1. The plaintiff corporation, Park Village West Association, Inc., (herein “Park Village”), and its directors are engaged in the operation of Park Village West, a cooperative formed in 1982, with approximately 250 apartments and that is located near Route 9, Westborough. The defendants are tenants and owners of shares in the corporation. They have resided since approximately 1993, in Unit V-l, in Building V. They first signed a purchase and sale agreement during 1985, for this unit but were unable to acquire it until June 25, 1987, signing a “proprietary lease” on that date. They had intended to move into that unit as soon as practicable thereafter, but were delayed, for various reasons, from being able to do so. They had owned at least one other unit prior to their acquisition of the unit in question, acquiring it in 1984 and in which they resided.

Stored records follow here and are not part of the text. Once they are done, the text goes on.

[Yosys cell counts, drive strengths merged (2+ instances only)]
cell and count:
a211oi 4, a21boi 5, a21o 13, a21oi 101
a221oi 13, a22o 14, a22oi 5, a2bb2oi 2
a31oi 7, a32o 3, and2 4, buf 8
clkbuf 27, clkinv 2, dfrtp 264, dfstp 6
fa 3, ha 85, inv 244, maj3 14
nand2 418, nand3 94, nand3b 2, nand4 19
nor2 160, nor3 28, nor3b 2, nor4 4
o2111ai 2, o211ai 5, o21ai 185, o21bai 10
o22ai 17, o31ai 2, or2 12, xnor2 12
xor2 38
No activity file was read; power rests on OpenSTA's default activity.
===== config.mk =====
export PLATFORM = sky130hd
export DESIGN_NAME = tit_top
export DESIGN_NICKNAME = d
export VERILOG_FILES = /design/src/tit_pkg.sv /design/src/tit_top.sv
export VERILOG_INCLUDE_DIRS = /design/src
export SDC_FILE = /design/constraint.sdc
export NUM_CORES = 1
export LEC_CHECK = 0
export ABC_AREA = 1
export ABC_CLOCK_PERIOD_IN_PS = 7310
export BUFFER_PORTS_ARGS = -buffer_cell sky130_fd_sc_hd__clkbuf_2
export CAP_MARGIN = 30
export CELL_PAD_IN_SITES_DETAIL_PLACEMENT = 0
export CELL_PAD_IN_SITES_GLOBAL_PLACEMENT = 1
export CORE_ASPECT_RATIO = 1.75
export CORE_MARGIN = 1
export CORE_UTILIZATION = 50
export CTS_CLUSTER_SIZE = 20
export DETAILED_ROUTE_END_ITERATION = 8
export GPL_ROUTABILITY_DRIVEN = 0
export PLACE_DENSITY_LB_ADDON = 0.1
export SYNTH_ARGS = -nofsm -noshare
export SYNTH_HDL_FRONTEND = slang
export SYNTH_SLANG_ARGS = --single-unit

===== constraint.sdc =====
create_clock -name clk -period 7.31 [get_ports clk]
set_input_delay 1.462 -clock clk [delete_from_list [all_inputs] [get_ports clk]]
set_output_delay 1.462 -clock clk [all_outputs]
set_load 0.02 [all_outputs]

===== src/tit_defines.svh =====
`ifndef TIT_DEFINES_SVH
`define TIT_DEFINES_SVH

// byte offsets on the i/o port
`define TIT_OFF_GATE_CTRL 5'h10
`define TIT_OFF_CNT0      5'h14
`define TIT_OFF_CNT1      5'h15
`define TIT_OFF_CNT2      5'h16
`define TIT_OFF_CTRL_WORD 5'h17

// gate control register field and reset value
`define TIT_GATE_BIT      1
`define TIT_GATE_OFF_RST  1'b0

// control word fields
`define TIT_CW_SEL_MSB    7
`define TIT_CW_SEL_LSB    6
`define TIT_CW_ORD_MSB    5
`define TIT_CW_ORD_LSB    4
`define TIT_CW_MODE_MSB   3
`define TIT_CW_MODE_LSB   1
`define TIT_CW_BCD_BIT    0
`define TIT_CW_SEL_RB     2'h3
`define TIT_RB_CNT_N_BIT  5
`define TIT_RB_STA_N_BIT  4
`define TIT_RB_PICK_LSB   1

// clock rates in MHz: system clock, counter 0 input, chained pair input
`define TIT_CLK_MHZ       8'h7D
`define TIT_F0_MHZ        8'h0A
`define TIT_F12_MHZ       8'h02

`endif


===== src/tit_pkg.sv =====
package tit_pkg;

    // byte transfer order programmed per counter
    typedef enum logic [1:0] {
        TIT_ORD_LATCH = 2'h0,
        TIT_ORD_LSB   = 2'h1,
        TIT_ORD_MSB   = 2'h2,
        TIT_ORD_BOTH  = 2'h3
    } tit_order_e;

    // effective counting mode after folding the don't-care bit
    typedef enum logic [2:0] {
        TIT_MODE_0 = 3'h0,
        TIT_MODE_1 = 3'h1,
        TIT_MODE_2 = 3'h2,
        TIT_MODE_3 = 3'h3,
        TIT_MODE_4 = 3'h4,
        TIT_MODE_5 = 3'h5
    } tit_mode_e;

endpackage
### src/crs_pkg.sv
// Purpose: shared constants for the cpu reset sequencer
// Assumes: one bus clock, reset pin sampled on its falling edges
// Notes:   release times are kept in half bus cycles to hold the .5 figures exactly
package crs_pkg;
    // release-to-event times in half bus clock cycles; the low time is in whole cycles
    localparam int CRS_FETCH_HALF = 7;   // first fetch at 3.5 cycles
    localparam int CRS_RISE_HALF  = 23;  // first peripheral clock rise at 11.5 cycles
    localparam int CRS_LOW_MIN    = 4;   // least low cycles before that rise
    localparam int CRS_SYNC_HALF  = 3;   // two falling-edge flops plus the half to a rising edge
    localparam int CRS_FETCH_CYC  = (CRS_FETCH_HALF - CRS_SYNC_HALF) / 2;
    localparam int CRS_RISE_CYC   = (CRS_RISE_HALF - CRS_SYNC_HALF) / 2;
    localparam int CRS_CNT_W      = 4;
    localparam int CRS_DIV_W      = 2;   // half period of the divide-by-eight clock is 4
    localparam int CRS_CTRL_W     = 4;

    typedef enum logic [1:0] {
        CRS_ST_DORMANT = 2'b00,
        CRS_ST_WAIT    = 2'b01,
        CRS_ST_RUN     = 2'b11,
        CRS_ST_GRANT   = 2'b10
    } crs_state_t;
endpackage

### src/crs_sync_if.sv
// Purpose: carries the synchronised run level from the reset synchroniser
// Assumes: run is high only while the reset pin is released
// Notes:   run rises on falling edges of the bus clock and falls at once when the reset pin is asserted
`timescale 1ns/100ps
interface crs_sync_if;
    logic run;
    modport src (output run);
    modport dst (input run);
endinterface
==> src/rtl/pwr_mode_pkg.sv <==
// Package of constants and types for the USB power mode switch.
// Behaviour
// - Supply rising over upper threshold in stand-alone mode raises plug interrupt when enabled.
// - Software reset holds device in reset with every I/O tri-stated as input.
// - Reset into USB mode drives usb_switch_enable_n low during and after reset.
// - Supply falling below lower threshold in USB mode raises plug-change interrupt.
// - Reset into stand-alone mode floats usb_switch_enable_n during and after reset.
// - Stand-alone mode stops the PLL and clocks from the divided crystal.
// - Storage-rail I/Os are held at ground while the storage supply is absent.
// - Software selects regulator output among 2.8, 3.3, 3.4 or 3.5 volts.
// - Voltage select encodes 00=3.5V, 01=3.4V, 10=3.3V, 11=2.8V.
// - plug_detect follows cable; each edge requests an interrupt when enabled.
// - regulator_on powers the storage regulator; clearing it shuts it down.
`default_nettype none
package pwr_mode_pkg;
    localparam logic [3:0] OFF_CTRL   = 4'h0;
    localparam logic [3:0] OFF_STATUS = 4'h4;
    localparam logic [3:0] OFF_IRQ    = 4'h8;
    localparam logic [3:0] OFF_MASK   = 4'hc;
    localparam int BIT_REGULATOR_ON  = 0;
    localparam int BIT_DETOFF = 1;
    localparam int BIT_VSEL   = 2;
    localparam int BIT_PLUG_IRQ_ENABLE  = 4;
    localparam int BIT_RESET  = 8;
    localparam int BIT_PLUG   = 0;
    localparam int BIT_UPPER  = 1;
    localparam int BIT_LOWER  = 2;
    localparam int BIT_USBM   = 3;
    localparam int BIT_INRST  = 4;
    localparam logic [1:0] VSEL_3V5 = 2'h0;
    localparam logic [1:0] VSEL_3V4 = 2'h1;
    localparam logic [1:0] VSEL_3V3 = 2'h2;
    localparam logic [1:0] VSEL_2V8 = 2'h3;
    localparam int CLK_MHZ       = 10;
    localparam int RST_HOLD_NS   = 51200;
    localparam int RST_HOLD_CYC  = (RST_HOLD_NS * CLK_MHZ + 999) / 1000;
    localparam logic [1:0] RESP_OKAY   = 2'h0;
    localparam logic [1:0] RESP_SLVERR = 2'h2;
    typedef enum logic [1:0] {
        ST_RUN   = 2'b00,
        ST_RESET = 2'b01
    } seq_state_t;
    typedef struct packed {
        logic       plug_irq_enable;
        logic [1:0] regulator_voltage_select;
        logic       detector_off;
        logic       regulator_on;
    } ctrl_t;
    typedef struct packed {
        logic usb_mode;
        logic pll_enable;
        logic clk_sel_pll;
    } mode_t;
endpackage : pwr_mode_pkg
`default_nettype wire

==> src/rtl/usb_power_mode_switch.sv <==
// Power mode sequencer with AXI4-Lite control registers.
//
// Chosen here: the AXI4-Lite interface to the registers and the register addresses.
`default_nettype none
module usb_power_mode_switch
    import pwr_mode_pkg::*;
#(
    parameter int RST_CYC = RST_HOLD_CYC
) (
    input  wire logic        aclk,              // System clock, 10 MHz.
    input  wire logic        aresetn,           // Synchronous reset, active low.
    input  wire logic [3:0]  s_axi_awaddr,      // Write address.
    input  wire logic        s_axi_awvalid,     // Write address valid.
    output logic             s_axi_awready,     // Write address ready.
    input  wire logic [31:0] s_axi_wdata,       // Write data.
    input  wire logic [3:0]  s_axi_wstrb,       // Write strobes.
    input  wire logic        s_axi_wvalid,      // Write data valid.
    output logic             s_axi_wready,      // Write data ready.
    output logic [1:0]       s_axi_bresp,       // Write response.
    output logic             s_axi_bvalid,      // Write response valid.
    input  wire logic        s_axi_bready,      // Write response ready.
    input  wire logic [3:0]  s_axi_araddr,      // Read address.
    input  wire logic        s_axi_arvalid,     // Read address valid.
    output logic             s_axi_arready,     // Read address ready.
    output logic [31:0]      s_axi_rdata,       // Read data.
    output logic [1:0]       s_axi_rresp,       // Read response.
    output logic             s_axi_rvalid,      // Read data valid.
    input  wire logic        s_axi_rready,      // Read data ready.
    input  wire logic        upper_detect,      // Supply above upper detect threshold.
    input  wire logic        lower_detect,      // Supply above lower detect threshold.
    input  wire logic        storage_io_supply, // Storage rail present.
    output logic             usb_switch_enable_n_o,  // Switch enable pin output value.
    output logic             usb_switch_enable_n_oe, // Switch enable pin output enable.
    output logic             io_hiz,            // All I/O ports tri-stated as inputs.
    output logic             storage_io_ground, // Storage-rail I/Os held at ground.
    output logic             pll_enable,        // PLL running.
    output logic             clk_sel_pll,       // Core clock from PLL, else crystal divided.
    output logic             regulator_on,      // Storage regulator power.
    output logic [1:0]       regulator_voltage_select, // Regulator level code.
    output logic             detector_off,      // Supply detector powered down.
    output logic             core_reset,        // Reset held on the core.
    output logic             irq                // Level interrupt.
);

    ctrl_t      ctrl_q;
    mode_t      mode_q;
    seq_state_t state_q;
    logic [$clog2(RST_CYC+1)-1:0] cnt_q;
    logic       plug_q;
    logic       plug_prev_q;
    logic [1:0] irq_stat_q;
    logic [1:0] irq_mask_q;
    logic       sw_reset_req;

    logic       aw_done_q, w_done_q;
    logic [3:0] awaddr_q;
    logic [31:0] wdata_q;

    function automatic logic mapped(input logic [3:0] a);
        mapped = (a == OFF_CTRL) || (a == OFF_STATUS) || (a == OFF_IRQ) || (a == OFF_MASK);
    endfunction : mapped

    ////////////////////////////////////////////////////////////////////////////
    // Write channel: address and data accepted in either order.

    logic wr_go;
    assign wr_go = aw_done_q && w_done_q && !s_axi_bvalid;

    always_ff @(posedge aclk) begin
        if (!aresetn) begin
            aw_done_q     <= 1'b0;
            w_done_q      <= 1'b0;
            awaddr_q      <= 4'h0;
            wdata_q       <= 32'h0;
            s_axi_awready <= 1'b0;
            s_axi_wready  <= 1'b0;
            s_axi_bvalid  <= 1'b0;
            s_axi_bresp   <= RESP_OKAY;
        end else begin
            s_axi_awready <= 1'b0;
            s_axi_wready  <= 1'b0;
            if (s_axi_awvalid && !aw_done_q && !s_axi_awready) begin
                s_axi_awready <= 1'b1;
            end
            if (s_axi_awvalid && s_axi_awready) begin
                aw_done_q <= 1'b1;
                awaddr_q  <= s_axi_awaddr;
            end
            if (s_axi_wvalid && !w_done_q && !s_axi_wready) begin
                s_axi_wready <= 1'b1;
            end
            if (s_axi_wvalid && s_axi_wready) begin
                w_done_q <= 1'b1;
                wdata_q  <= s_axi_wstrb[0] ? s_axi_wdata : 32'h0;
            end
            if (wr_go) begin
                s_axi_bvalid <= 1'b1;
                s_axi_bresp  <= mapped(awaddr_q) ? RESP_OKAY : RESP_SLVERR;
                aw_done_q    <= 1'b0;
                w_done_q     <= 1'b0;
            end else if (s_axi_bvalid && s_axi_bready) begin
                s_axi_bvalid <= 1'b0;
            end
        end
    end

    logic wr_ctrl, wr_irq, wr_mask;
    assign wr_ctrl = wr_go && (awaddr_q == OFF_CTRL);
    assign wr_irq  = wr_go && (awaddr_q == OFF_IRQ);
    assign wr_mask = wr_go && (awaddr_q == OFF_MASK);
    assign sw_reset_req = wr_ctrl && wdata_q[BIT_RESET];

    ////////////////////////////////////////////////////////////////////////////
    // Control bits. Software reset does not clear them, but the CTRL write that
    // requests it loads them from its own data, regulator setting included.

    always_ff @(posedge aclk) begin
        if (!aresetn) begin
            ctrl_q <= '0;
        end else if (wr_ctrl) begin
            ctrl_q.regulator_on             <= wdata_q[BIT_REGULATOR_ON];
            ctrl_q.detector_off             <= wdata_q[BIT_DETOFF];
            ctrl_q.regulator_voltage_select <= wdata_q[BIT_VSEL +: 2];
            ctrl_q.plug_irq_enable          <= wdata_q[BIT_PLUG_IRQ_ENABLE];
        end
    end

    ////////////////////////////////////////////////////////////////////////////
    // Plug detection: set by upper threshold, cleared below lower threshold.

    always_ff @(posedge aclk) begin
        if (!aresetn) begin
            plug_q      <= 1'b0;
            plug_prev_q <= 1'b0;
        end else begin
            plug_prev_q <= plug_q;
            if (ctrl_q.detector_off || upper_detect) begin
                plug_q <= 1'b1;
            end else if (!lower_detect) begin
                plug_q <= 1'b0;
            end
        end
    end

    logic plug_rise, plug_fall;
    assign plug_rise = plug_q && !plug_prev_q;
    assign plug_fall = !plug_q && plug_prev_q;

    // Bit 0 plug event, bit 1 unplug event; set wins over write-one clear.
    always_ff @(posedge aclk) begin
        if (!aresetn) begin
            irq_stat_q <= 2'h0;
            irq_mask_q <= 2'h0;
        end else begin
            for (int i = 0; i < 2; i++) begin
                if ((i == 0 ? plug_rise : plug_fall) && ctrl_q.plug_irq_enable) begin
                    irq_stat_q[i] <= 1'b1;
                end else if (wr_irq && wdata_q[i]) begin
                    irq_stat_q[i] <= 1'b0;
                end
            end
            if (wr_mask) begin
                irq_mask_q <= wdata_q[1:0];
            end
        end
    end

    always_ff @(posedge aclk) begin
        if (!aresetn) begin
            irq <= 1'b0;
        end else begin
            irq <= |(irq_stat_q & irq_mask_q);
        end
    end

    ////////////////////////////////////////////////////////////////////////////
    // Reset sequencer. The mode is latched as the reset phase starts.

    always_ff @(posedge aclk) begin
        if (!aresetn) begin
            state_q <= ST_RESET;
            cnt_q   <= '0;
            mode_q  <= '0;
        end else begin
            case (state_q)
                ST_RUN: begin
                    if (sw_reset_req) begin
                        state_q            <= ST_RESET;
                        cnt_q              <= '0;
                        mode_q.usb_mode    <= plug_q;
                        mode_q.pll_enable  <= plug_q;
                        mode_q.clk_sel_pll <= plug_q;
                    end
                end
                ST_RESET: begin
                    if (cnt_q == 0) begin
                        mode_q.usb_mode    <= plug_q;
                        mode_q.pll_enable  <= plug_q;
                        mode_q.clk_sel_pll <= plug_q;
                    end
                    if (cnt_q == ($bits(cnt_q))'(RST_CYC - 1)) begin
                        state_q <= ST_RUN;
                    end else begin
                        cnt_q <= cnt_q + 1'b1;
                    end
                end
                default: state_q <= ST_RESET;
            endcase
        end
    end

    ////////////////////////////////////////////////////////////////////////////
    // Registered outputs.

    always_ff @(posedge aclk) begin
        if (!aresetn) begin
            usb_switch_enable_n_o    <= 1'b0;
            usb_switch_enable_n_oe   <= 1'b0;
            io_hiz                   <= 1'b1;
            storage_io_ground        <= 1'b1;
            pll_enable               <= 1'b0;
            clk_sel_pll              <= 1'b0;
            regulator_on             <= 1'b0;
            regulator_voltage_select <= VSEL_3V5;
            detector_off             <= 1'b0;
            core_reset               <= 1'b1;
        end else begin
            usb_switch_enable_n_o    <= 1'b0;
            usb_switch_enable_n_oe   <= mode_q.usb_mode;
            io_hiz                   <= (state_q == ST_RESET);
            storage_io_ground        <= !storage_io_supply;
            pll_enable               <= mode_q.pll_enable;
            clk_sel_pll              <= mode_q.clk_sel_pll;
            regulator_on             <= ctrl_q.regulator_on;
            regulator_voltage_select <= ctrl_q.regulator_voltage_select;
            detector_off             <= ctrl_q.detector_off;
            core_reset               <= (state_q == ST_RESET);
        end
    end

    ////////////////////////////////////////////////////////////////////////////
    // Read channel.

    logic [31:0] rd_val;
    always_comb begin
        rd_val = 32'h0;
        case (s_axi_araddr)
            OFF_CTRL: begin
                rd_val[BIT_REGULATOR_ON]      = ctrl_q.regulator_on;
                rd_val[BIT_DETOFF]     = ctrl_q.detector_off;
                rd_val[BIT_VSEL +: 2]  = ctrl_q.regulator_voltage_select;
                rd_val[BIT_PLUG_IRQ_ENABLE]      = ctrl_q.plug_irq_enable;
            end
            OFF_STATUS: begin
                rd_val[BIT_PLUG]  = plug_q;
                rd_val[BIT_UPPER] = upper_detect || ctrl_q.detector_off;
                rd_val[BIT_LOWER] = lower_detect || ctrl_q.detector_off;
                rd_val[BIT_USBM]  = mode_q.usb_mode;
                rd_val[BIT_INRST] = (state_q == ST_RESET);
            end
            OFF_IRQ:  rd_val[1:0] = irq_stat_q;
            OFF_MASK: rd_val[1:0] = irq_mask_q;
            default:  rd_val = 32'h0;
        endcase
    end

    always_ff @(posedge aclk) begin
        if (!aresetn) begin
            s_axi_arready <= 1'b0;
            s_axi_rvalid  <= 1'b0;
            s_axi_rdata   <= 32'h0;
            s_axi_rresp   <= RESP_OKAY;
        end else begin
            s_axi_arready <= s_axi_arvalid && !s_axi_arready && !s_axi_rvalid;
            if (s_axi_arvalid && s_axi_arready) begin
                s_axi_rvalid <= 1'b1;
                s_axi_rdata  <= rd_val;
                s_axi_rresp  <= mapped(s_axi_araddr) ? RESP_OKAY : RESP_SLVERR;
            end else if (s_axi_rvalid && s_axi_rready) begin
                s_axi_rvalid <= 1'b0;
            end
        end
    end

    ////////////////////////////////////////////////////////////////////////////
    // Checks.

    a_plug_rise_irq: assert property (@(posedge aclk) disable iff (!aresetn)
        (plug_rise && ctrl_q.plug_irq_enable) |=> irq_stat_q[0])
        else $error("plug event not latched");
    a_unplug_irq: assert property (@(posedge aclk) disable iff (!aresetn)
        (plug_fall && ctrl_q.plug_irq_enable) |=> irq_stat_q[1])
        else $error("unplug event not latched");
    a_reset_hiz: assert property (@(posedge aclk) disable iff (!aresetn)
        sw_reset_req && state_q == ST_RUN |=> ##1 io_hiz && core_reset)
        else $error("software reset did not tri-state I/O");
    a_usb_switch_on: assert property (@(posedge aclk) disable iff (!aresetn)
        $rose(mode_q.usb_mode) |=> usb_switch_enable_n_oe && !usb_switch_enable_n_o)
        else $error("switch not driven low in USB mode");
    a_standalone_float: assert property (@(posedge aclk) disable iff (!aresetn)
        $fell(mode_q.usb_mode) |=> !usb_switch_enable_n_oe)
        else $error("switch not floated in stand-alone mode");
    a_pll_stop: assert property (@(posedge aclk) disable iff (!aresetn)
        !mode_q.usb_mode |=> !pll_enable && !clk_sel_pll)
        else $error("PLL running in stand-alone mode");
    a_storage_gnd: assert property (@(posedge aclk) disable iff (!aresetn)
        !storage_io_supply |=> storage_io_ground)
        else $error("storage I/Os not grounded");
    a_vsel_out: assert property (@(posedge aclk) disable iff (!aresetn)
        wr_ctrl |=> ##1 regulator_voltage_select == $past(wdata_q[BIT_VSEL +: 2], 2))
        else $error("voltage select not applied");
    a_regulator_out: assert property (@(posedge aclk) disable iff (!aresetn)
        wr_ctrl |=> ##1 regulator_on == $past(wdata_q[BIT_REGULATOR_ON], 2))
        else $error("regulator enable not applied");
    a_plug_follow: assert property (@(posedge aclk) disable iff (!aresetn)
        upper_detect |=> plug_q)
        else $error("plug flag not set");
    a_mode_hold: assert property (@(posedge aclk) disable iff (!aresetn)
        (state_q == ST_RUN && !sw_reset_req) |=> $stable(mode_q.usb_mode))
        else $error("mode changed outside reset");

endmodule : usb_power_mode_switch
`default_nettype wire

2. Paragraph 13 of the proprietary lease states:

The lessor has adopted house rules which are appended hereto. The Board may alter, amend or repeal such House Rules and adopt new House Rules at any time and from time to time. The lease shall be in all respects subject to such House Rules, as the same may be amended from time to time, so that when a copy thereof has been furnished to the lessee, it shall be taken to be part hereof. The lessee hereby covenants to comply with all such House Rules and to see that they are faithfully observed by the family, guests, employees and sub-tenants of the lessee. Breach of the House Rules shall be a default under this lease. The lessor shall not be responsible to the lessee for the non-observance or violation of House Rules by any other lessee or person.

(Ex. 1.) The copy of the proprietary lease introduced into evidence does not have appended to it any house rules.

3. At the time the cooperative was formed, the creators attached House Rules to the proprietary lease and recorded same in the Worcester District Registry of Deeds. Rule 15 of the House Rules at that time stated, in pertinent part:

No bird, or animal shall be kept or harbored in the building unless the same in each instance shall have been expressly permitted in writing by the lessor. Such permission shall be revocable by the lessor . . .

(Ex. 4.)

4. On July 22, 1986, the board of directors amended the House Rules. In connection with animals or pets, the following rule was created:

24. No dogs allowed unless registered on or before July 2, 1986. Customary household pets will be allowed as defined as indoor cats, gerbils, birds, hamsters, fish and turtles.

(Ex. 3.)

5. In addition, a House Rule was added that allowed the imposition of fines in connection with the enforcement of the rules regarding pets:

28. Action will be taken to remove all unauthorized pets and further penalties including fines of $10.00 per day shall be levied against the Unit Owner.
6. Paragraph 28 of the proprietary lease states:
If the lessee shall at any time be in default hereunder and the-lessor shall incur any expense (whether paid or not) in performing acts that the lessee is required to perform, or instituting any action or proceeding based upon such default, or in defending, or asserting a counterclaim in any action or proceeding brought by the lessee, the expense thereof to the lessor, including reasonable attorneys fees and disbursements, shall be paid by the lessee to the lessor, on demand, as additional maintenance charges (rent).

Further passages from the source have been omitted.